YOUR ASSIGNMENT »
Every line in the entries where "works" is found should be copied.

Recorded data:
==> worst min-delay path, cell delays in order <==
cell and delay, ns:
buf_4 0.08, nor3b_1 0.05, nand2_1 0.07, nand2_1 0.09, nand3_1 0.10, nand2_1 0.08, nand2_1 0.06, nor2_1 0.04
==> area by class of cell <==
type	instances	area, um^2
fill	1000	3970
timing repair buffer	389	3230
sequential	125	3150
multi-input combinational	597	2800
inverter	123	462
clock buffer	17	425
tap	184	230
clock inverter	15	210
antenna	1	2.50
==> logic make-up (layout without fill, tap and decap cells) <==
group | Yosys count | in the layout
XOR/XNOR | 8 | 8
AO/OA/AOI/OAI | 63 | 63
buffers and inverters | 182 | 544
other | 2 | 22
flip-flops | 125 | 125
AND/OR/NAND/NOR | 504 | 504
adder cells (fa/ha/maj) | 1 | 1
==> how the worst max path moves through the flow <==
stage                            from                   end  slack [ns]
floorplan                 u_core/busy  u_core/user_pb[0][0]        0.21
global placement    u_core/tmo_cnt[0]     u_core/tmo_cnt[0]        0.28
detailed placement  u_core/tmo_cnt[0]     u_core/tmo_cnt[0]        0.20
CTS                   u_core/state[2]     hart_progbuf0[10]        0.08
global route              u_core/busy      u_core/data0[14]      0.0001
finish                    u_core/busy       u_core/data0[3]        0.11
**config.mk**
```make
export PLATFORM = sky130hd
export DESIGN_NAME = ps2_scan_decoder
export DESIGN_NICKNAME = d
export VERILOG_FILES = /design/src/rtl/ps2_pkg.sv /design/src/rtl/ps2_event_fifo.sv /design/src/rtl/ps2_scan_decoder.sv
export SDC_FILE = /design/constraint.sdc
export NUM_CORES = 1
export LEC_CHECK = 0
export ABC_AREA = 1
export CAP_MARGIN = 5
export CORE_AREA = 2 2 107 151
export CTS_CLUSTER_SIZE = 16
export DETAILED_ROUTE_END_ITERATION = 8
export DIE_AREA = 0 0 109 153
export PLACE_DENSITY = 0.49
export REMOVE_ABC_BUFFERS = 1
export SETUP_SLACK_MARGIN = 0.3
export SKIP_CTS_REPAIR_TIMING = 1
export SLEW_MARGIN = 15
export SYNTH_ARGS = -nofsm -noshare
export SYNTH_HDL_FRONTEND = slang
export SYNTH_HIERARCHICAL = 1
export SYNTH_SLANG_ARGS = --single-unit
```
**constraint.sdc**
```tcl
create_clock -name clk -period 3.7 [get_ports clk]
set_input_delay 0.555 -clock clk [delete_from_list [all_inputs] [get_ports clk]]
set_output_delay 0.555 -clock clk [all_outputs]
set_load 0.05 [all_outputs]
```
**src/rtl/ps2_pkg.sv**
```systemverilog
// ============================================================================
//  Module      : ps2_pkg
//  Description : Shared types and constants for the PS/2 Set-2 scan decoder:
//                decoder states, prefix byte values and the key event record.
//  Revision    : 1.0 - initial release
// ============================================================================
`default_nettype none

package ps2_pkg;

    typedef enum logic [2:0] {
        S_IDLE    = 3'd0,
        S_EXT     = 3'd1,
        S_BRK     = 3'd2,
        S_EXT_BRK = 3'd3,
        S_PAUSE   = 3'd4
    } decoder_state_t;

    localparam logic [7:0] SC_EXT     = 8'hE0;
    localparam logic [7:0] SC_BRK     = 8'hF0;
    localparam logic [7:0] SC_PAUSE   = 8'hE1;
    localparam logic [2:0] PAUSE_TAIL = 3'd7;

    typedef struct packed {
        logic [7:0] code;
        logic       ext;
        logic       brk;
    } key_event_t;

    // Keyboard status/response bytes that never describe a key press
    function automatic logic is_status_byte(input logic [7:0] b);
        case (b)
            8'hAA, 8'hFA, 8'hFE, 8'hEE, 8'h00, 8'hFF: is_status_byte = 1'b1;
            default:                                  is_status_byte = 1'b0;
        endcase
    endfunction

endpackage

`default_nettype wire

```
**src/rtl/ps2_event_fifo.sv**
```systemverilog
// ============================================================================
//  Module      : ps2_event_fifo
//  Description : Show-ahead synchronous FIFO of key events with occupancy
//                count and sticky overflow flag. DEPTH must be a power of two.
//  Revision    : 1.0 - initial release
// ============================================================================
`default_nettype none

module ps2_event_fifo
    import ps2_pkg::*;
#(
    parameter int DEPTH = 8,
    parameter int CNT_W = $clog2(DEPTH) + 1
) (
    input  logic             clk,
    input  logic             rst,
    input  logic             i_push,
    input  key_event_t       i_data,
    input  logic             i_pop,
    output key_event_t       o_head,
    output logic             o_valid,
    output logic [CNT_W-1:0] o_count,
    output logic             o_overflow
);

    localparam int PTR_W = $clog2(DEPTH);

    key_event_t       r_mem [DEPTH];
    logic [PTR_W-1:0] r_wr_ptr;
    logic [PTR_W-1:0] r_rd_ptr;
    logic [CNT_W-1:0] r_count;
    logic             r_overflow;

    logic w_empty;
    logic w_full;
    logic w_pop;
    logic w_push;

    assign w_empty = (r_count == '0);
    assign w_full  = (r_count == CNT_W'(DEPTH));
    assign w_pop   = i_pop && !w_empty;
    // A pop in the same cycle frees the slot, so a full FIFO still accepts
    assign w_push  = i_push && (!w_full || w_pop);

    // Pointer, count and overflow bookkeeping; pointers wrap naturally
    always_ff @(posedge clk) begin
        if (rst) begin
            r_wr_ptr   <= '0;
            r_rd_ptr   <= '0;
            r_count    <= '0;
            r_overflow <= 1'b0;
        end else begin
            if (w_push) r_wr_ptr <= r_wr_ptr + PTR_W'(1);
            if (w_pop)  r_rd_ptr <= r_rd_ptr + PTR_W'(1);
            if (w_push && !w_pop)      r_count <= r_count + CNT_W'(1);
            else if (w_pop && !w_push) r_count <= r_count - CNT_W'(1);
            if (i_push && !w_push) r_overflow <= 1'b1;
        end
    end

    // Storage array; contents are don't-care until written
    always_ff @(posedge clk) begin
        if (w_push) r_mem[r_wr_ptr] <= i_data;
    end

    // Head is masked while empty so outputs read zero after reset
    assign o_head     = w_empty ? key_event_t'('0) : r_mem[r_rd_ptr];
    assign o_valid    = !w_empty;
    assign o_count    = r_count;
    assign o_overflow = r_overflow;

endmodule

`default_nettype wire

```
**src/rtl/ps2_scan_decoder.sv**
```systemverilog
// ============================================================================
//  Module      : ps2_scan_decoder
//  Description : Synchronises the PS/2 receiver handshake, parses Set-2
//                prefixes (E0/F0/E1) into key events and queues them in a
//                valid/ready FIFO.
//                Optional macro PS2_TYPEMATIC_FILTER_EN suppresses repeated
//                make events of the key last pressed.
//  Revision    : 1.0 - initial release
// ============================================================================
`default_nettype none

module ps2_scan_decoder
    import ps2_pkg::*;
#(
    parameter int DEPTH = 8,
    parameter int CNT_W = $clog2(DEPTH) + 1
) (
    input  logic             clk,
    input  logic             reset,
    input  logic [7:0]       scan_code,
    input  logic             scan_ready,
    output logic             read,
    output logic [7:0]       key_code,
    output logic             key_ext,
    output logic             key_break,
    output logic             key_valid,
    input  logic             key_ready,
    output logic             overflow,
    output logic [CNT_W-1:0] fifo_count
);

    logic       r_sync1;
    logic       r_sync2;
    logic       r_prev;
    logic       r_prime1;
    logic       r_primed;
    logic       r_flush;
    logic       r_read;
    logic [7:0] r_byte;
    logic       r_byte_vld;

    decoder_state_t r_state;
    decoder_state_t w_state_nxt;
    logic [2:0]     r_pause_cnt;
    logic [2:0]     w_pause_cnt_nxt;
    logic           w_emit;
    key_event_t     w_ev;
    logic           w_push;
    key_event_t     w_head;

    logic w_capture;
    assign w_capture = r_sync2 && !r_prev;

    // Handshake synchroniser and byte capture. The prime flops hold off the
    // "sync2 low" flush release until the synchroniser carries real samples,
    // so a byte left pending across reset is still acknowledged and dropped.
    always_ff @(posedge clk) begin
        if (reset) begin
            r_sync1    <= 1'b0;
            r_sync2    <= 1'b0;
            r_prev     <= 1'b0;
            r_prime1   <= 1'b0;
            r_primed   <= 1'b0;
            r_flush    <= 1'b1;
            r_read     <= 1'b0;
            r_byte     <= '0;
            r_byte_vld <= 1'b0;
        end else begin
            r_sync1    <= scan_ready;
            r_sync2    <= r_sync1;
            r_prev     <= r_sync2;
            r_prime1   <= 1'b1;
            r_primed   <= r_prime1;
            r_read     <= w_capture;
            r_byte_vld <= w_capture && !r_flush;
            if (w_capture) r_byte <= scan_code;
            if (w_capture || (r_primed && !r_sync2)) r_flush <= 1'b0;
        end
    end

    // Decoder state register
    always_ff @(posedge clk) begin
        if (reset) begin
            r_state     <= S_IDLE;
            r_pause_cnt <= '0;
        end else begin
            r_state     <= w_state_nxt;
            r_pause_cnt <= w_pause_cnt_nxt;
        end
    end

    // Prefix parser: consumes one captured byte per cycle it is valid
    always_comb begin
        w_state_nxt     = r_state;
        w_pause_cnt_nxt = r_pause_cnt;
        w_emit          = 1'b0;
        w_ev            = '{code: r_byte, ext: 1'b0, brk: 1'b0};
        if (r_byte_vld) begin
            case (r_state)
                S_IDLE: begin
                    if (r_byte == SC_EXT) begin
                        w_state_nxt = S_EXT;
                    end else if (r_byte == SC_BRK) begin
                        w_state_nxt = S_BRK;
                    end else if (r_byte == SC_PAUSE) begin
                        w_emit          = 1'b1;
                        w_pause_cnt_nxt = PAUSE_TAIL;
                        w_state_nxt     = S_PAUSE;
                    end else if (!is_status_byte(r_byte)) begin
                        w_emit = 1'b1;
                    end
                end
                S_EXT: begin
                    if (r_byte == SC_BRK) begin
                        w_state_nxt = S_EXT_BRK;
                    end else if (r_byte != SC_EXT) begin
                        w_emit      = 1'b1;
                        w_ev.ext    = 1'b1;
                        w_state_nxt = S_IDLE;
                    end
                end
                S_BRK: begin
                    if (r_byte != SC_BRK) begin
                        w_emit      = 1'b1;
                        w_ev.brk    = 1'b1;
                        w_state_nxt = S_IDLE;
                    end
                end
                S_EXT_BRK: begin
                    if (r_byte != SC_BRK && r_byte != SC_EXT) begin
                        w_emit      = 1'b1;
                        w_ev.ext    = 1'b1;
                        w_ev.brk    = 1'b1;
                        w_state_nxt = S_IDLE;
                    end
                end
                S_PAUSE: begin
                    // Pause tail bytes are swallowed; leave when count hits 0
                    w_pause_cnt_nxt = r_pause_cnt - 3'd1;
                    if (r_pause_cnt == 3'd1) w_state_nxt = S_IDLE;
                end
                default: begin
                    w_state_nxt = S_IDLE;
                end
            endcase
        end
    end

`ifdef PS2_TYPEMATIC_FILTER_EN
    logic [8:0] r_last_make;
    logic       r_last_vld;
    logic       w_match;

    assign w_match = r_last_vld && (r_last_make == {w_ev.ext, w_ev.code});
    assign w_push  = w_emit && (w_ev.brk || !w_match);

    // Remember the last pressed key; its release re-arms the filter
    always_ff @(posedge clk) begin
        if (reset) begin
            r_last_make <= '0;
            r_last_vld  <= 1'b0;
        end else if (w_emit) begin
            if (w_ev.brk) begin
                if (w_match) r_last_vld <= 1'b0;
            end else begin
                r_last_make <= {w_ev.ext, w_ev.code};
                r_last_vld  <= 1'b1;
            end
        end
    end
`else
    assign w_push = w_emit;
`endif

    ps2_event_fifo #(
        .DEPTH (DEPTH),
        .CNT_W (CNT_W)
    ) u_fifo (
        .clk        (clk),
        .rst        (reset),
        .i_push     (w_push),
        .i_data     (w_ev),
        .i_pop      (key_ready),
        .o_head     (w_head),
        .o_valid    (key_valid),
        .o_count    (fifo_count),
        .o_overflow (overflow)
    );

    assign read      = r_read;
    assign key_code  = w_head.code;
    assign key_ext   = w_head.ext;
    assign key_break = w_head.brk;

endmodule

`default_nettype wire

```
==> out/results.txt <==
Based on the critical path, the design can be clocked at up to 0.321 GHz. The most numerous cell type found on the critical path is sky130_fd_sc_hd__nand2_1. The cell sitting at the root of the clock tree is a sky130_fd_sc_hd__clkbuf_16. The total of warnings raised by yosys is 6, and the clock-pin slew of the registers on the worst-case setup and hold paths is 50 ps. The starting density of the core was 0.343; the insertion delay of the later-clocked pin in the worst-skew pair was 410 ps. The synthesis-to-layout area growth works out to 21.5%.

The max-cap check violation count is 0. The first global-routing pass estimated 18.9 mm of wire. The sequential share of the synthesized area came out at 0.594.

The filler cells instantiated in the layout total 1483. The tools report the number of placed cells counting well taps as 807. The total leakage power is 2.76 nW. During I/O placement, the number of pins put on the boundary was 29. The clock arrives with 7.38 ps of skew. For this design the total switching power over the nets is 0.00154 W.

Register bit total from synthesis: 116. The number of buffers on the longest clock path is 2, and the headroom to the max-slew limit is 0.536. The tools report the number of standard cells after synthesis as 591.

The congestion estimate from routability-driven global placement came to 0.807. At the pin with the least slew margin, the transition time is 696 ps. After global routing the overflow that remains totals 0. Data on the critical path arrives at its endpoint at 2560 ps.

A synthesized cell averages 8.90 µm². The floorplan step set the die height to 153 µm. The final non-filler cell total is 839. The sequential fraction of design power came out at 0.323. The register area is 3120 µm².

The sort of element at the start of the critical path was a register. The flow ran to the end, and the final reports show no timing, DRC or antenna violations. The run gives 122 as the number of design-rule violations left by the first detailed-router iteration. In the final timing run, aggregate negative setup slack is 0 ps. The wire-length estimate of the detail-placed layout is 7.38 mm. Setup repair after global routing left no endpoint under its margin. The share of power burned in combinational logic is 0.290. The logs give 704 µV for the maximum ir drop on the vdd rail and 15300 µm² for the placeable core area. The count of buffers added on input and output ports is 28. The site row count is 54. The logs give 0 for the initial antenna violation count and 41 for the pin count of the biggest net entering global routing. After detailed routing, the number of remaining DRC violations is 0. The switching share of total power came out at 0.334.

The power per cell area works out to 723 nW/µm². The critical path contains buffers and inverters numbering 2 combined. The final route contains 3782 vias. The logs give 3771 for the via count of the first global-routing pass and 0 for the final-report setup violation count.

The tools report the multi-input logic area as 1710 µm². After synthesis, the netlist uses 30 different library cells. TritonCTS built the clock tree.

The logs give 0.388 for the clock share of power and 0.00308 W for the internal power component. Path category of the worst min-delay check: register to register. The vias per cell came out at 4.51. The peak fanout along the critical path came out at 40.

The required arrival time at the worst endpoint was 3140 ps. The floorplan step defined a die boundary enclosing 16700 µm². The number of antenna-violating nets in the routed design is 0. The repair_antennas step left the layout with diodes totalling 0.

STA classifies the critical path endpoint as a primary output. The logs give 0 for the count of final hold-check violations and 116 for the number of clock sinks. The net count of the finished layout is 650. The post-route worst hold slack is 404 ps, and the share of post-route cells with drive strength above 1 is 0.124.

The kind of critical path is register to primary output. The H-tree generated during clock tree synthesis spans 4 levels. Walking the worst path, the cells encountered are buf_4 -> nand2_1 -> nand2_1 -> nand2_1 -> nand2_1 -> nor2_1 -> nor2_1 -> clkdlybuf4s50_1. For this design, the slowest cell found on the critical path is sky130_fd_sc_hd__clkdlybuf4s50_1. The final layout contains routed wiring with a total length of 11.4 mm.

Stage delay of the slowest cell on the critical path: 830 ps. Counting I/O delays and the setup requirement, the final critical path takes 3110 ps. The tools report the number of max-slew violations in the final report as 0.

On the critical path the largest part of the delay comes from buffers and inverters. The floorplan step set the die width to 109 µm. The portion of the clock cycle consumed by the worst path in the final layout came out at 0.842.

Dividing the detail-routed wire length by the instance count gives 13.6 µm. The cell area that synthesis handed to floorplanning was 5260 µm². The number of iterations in the first detailed-routing pass is 4, and the number of buffers created by CTS is 17.

The tools report the global-route usage over all layers as 0.151.
==> cell families (layout without fill, tap and decap cells) <==
logic type | Yosys count | count (layout) | synth area share
AOI/OAI and AO/OA | 36 | 36 | 0.0352
xor gates and xnor gates | 3 | 3 | 0.00500
adders and majority gates | 8 | 8 | 0.0205
buffers and inverters | 102 | 154 | 0.0806
DFF | 116 | 116 | 0.594
and+or+nand+nor | 326 | 326 | 0.265
==> worst paths after layout <==
check | start | cells past startpoint | end | slack [ps]
max | register | 8 | key_code[7] | 590
min | r_prime1 | 2 | r_primed | 400
max reg2reg | r_byte[3] | 18 | u_fifo/o_count[3] | 670
min reg2reg | r_prime1 | 2 | r_primed | 400
==> metrics by stage <==
stage | setup slack (ps) | util | power, W | area (µm²)
6_report | 585 | 0.417 | 0.00462 | 6390
5_1_grt | 320 | 0.417 | 0.00486 | 6390
4_1_cts | 536 | 0.417 | 0.00468 | 6390
3_5_place_dp | 652 | 0.375 | 0.00288 | 5740
3_3_place_gp | 753 | 0.375 | 0.00287 | 5740
2_1_floorplan | 925 | - | 0.00244 | 5150
==> cells in the mapped netlist (all sizes together) <==
| cell | number | area (µm²) |
|---|---|---|
| nand2 | 196 | 753 |
| inv | 82 | 310 |
| o21ai | 16 | 80.1 |
| a21oi | 18 | 90.1 |
| edfxtp | 80 | 2400 |
| fa | 1 | 20.0 |
| nor2 | 72 | 315 |
| buf | 11 | 80.1 |
| nor3 | 4 | 20.0 |
| ha | 7 | 87.6 |
| nor4 | 2 | 12.5 |
| dfxtp | 36 | 721 |
| o211ai | 1 | 7.51 |
| o21a | 1 | 7.51 |
| xor2 | 3 | 26.3 |
| nand3 | 45 | 245 |
| nand3b | 1 | 7.51 |
| or2 | 2 | 15.0 |
| clkbuf | 9 | 33.8 |
| nand4 | 4 | 25.0 |
==> registers in the layout, indices dropped and copies added, names as in the netlist, 3 cells and up, named ones only <==
register,cells
u_fifo/r_mem,80
r_byte,8
u_fifo/o_count,4
r_pause_cnt,3
r_state,3
u_fifo/r_rd_ptr,3
u_fifo/r_wr_ptr,3
==> power groups by stage <==
| stage | registers [W] | clock network [W] | logic, W |
|---|---|---|---|
| finish | 0.00149 | 0.00179 | 0.00134 |
| CTS | 0.00149 | 0.00182 | 0.00136 |
| global placement | 0.00152 | 0 | 0.00135 |
| detailed placement | 0.00152 | 0 | 0.00136 |
| global route | 0.00150 | 0.00188 | 0.00149 |
| floorplan | 0.00162 | 0 | 0.000819 |
==> worst register-to-register path, delay by kind of cell, from the launching register on <==
kind / cells / cell delay [ps]
AND/OR/NAND/NOR: 10 / 1150
flip-flops: 1 / 520
adder cells (fa/ha/maj): 2 / 480
buffers and inverters: 5 / 410
AO/OA/AOI/OAI: 1 / 380
==> area by class of cell <==
| class | instances | area share |
|---|---|---|
| repair buffers | 40 | 0.0552 |
| clock inverters | 12 | 0.0327 |
| well taps | 196 | 0.0384 |
| clock buffers | 20 | 0.0683 |
| inverters | 82 | 0.0486 |
| multi-input cells | 373 | 0.268 |
| flip-flops and latches | 116 | 0.489 |
==> layout by cell type, fill, tap and decap left out, types with 6 or more instances in the layout <==
master,synthesis,final
sky130_fd_sc_hd__nand2_1,189,189
sky130_fd_sc_hd__edfxtp_1,80,80
sky130_fd_sc_hd__inv_1,74,74
sky130_fd_sc_hd__nor2_1,58,58
sky130_fd_sc_hd__nand3_1,41,41
sky130_fd_sc_hd__dfxtp_1,36,36
sky130_fd_sc_hd__clkdlybuf4s50_1,0,21
sky130_fd_sc_hd__buf_4,5,19
sky130_fd_sc_hd__a21oi_1,18,18
sky130_fd_sc_hd__clkbuf_16,0,17
sky130_fd_sc_hd__o21ai_0,15,15
sky130_fd_sc_hd__nor2_2,12,12
sky130_fd_sc_hd__inv_2,7,7
sky130_fd_sc_hd__nand2_2,7,7
sky130_fd_sc_hd__ha_1,7,7
sky130_fd_sc_hd__bufinv_16,0,6
==> per-layer routing <==
metal,global-route usage,vias to the layer above,share of wire
met2,0.264,63,0.52
met4,0.0684,0,0.023
met5,0,-,0
met3,0.0294,20,0.031
met1,0.174,1742,0.42
li1,-,1957,-
Power figures use the tool's default switching activity.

YOUR SOLUTION »
Based on the critical path, the design can be clocked at up to 0.321 GHz. The most numerous cell type found on the critical path is sky130_fd_sc_hd__nand2_1. The cell sitting at the root of the clock tree is a sky130_fd_sc_hd__clkbuf_16. The total of warnings raised by yosys is 6, and the clock-pin slew of the registers on the worst-case setup and hold paths is 50 ps. The starting density of the core was 0.343; the insertion delay of the later-clocked pin in the worst-skew pair was 410 ps. The synthesis-to-layout area growth works out to 21.5%.
The power per cell area works out to 723 nW/µm². The critical path contains buffers and inverters numbering 2 combined. The final route contains 3782 vias. The logs give 3771 for the via count of the first global-routing pass and 0 for the final-report setup violation count.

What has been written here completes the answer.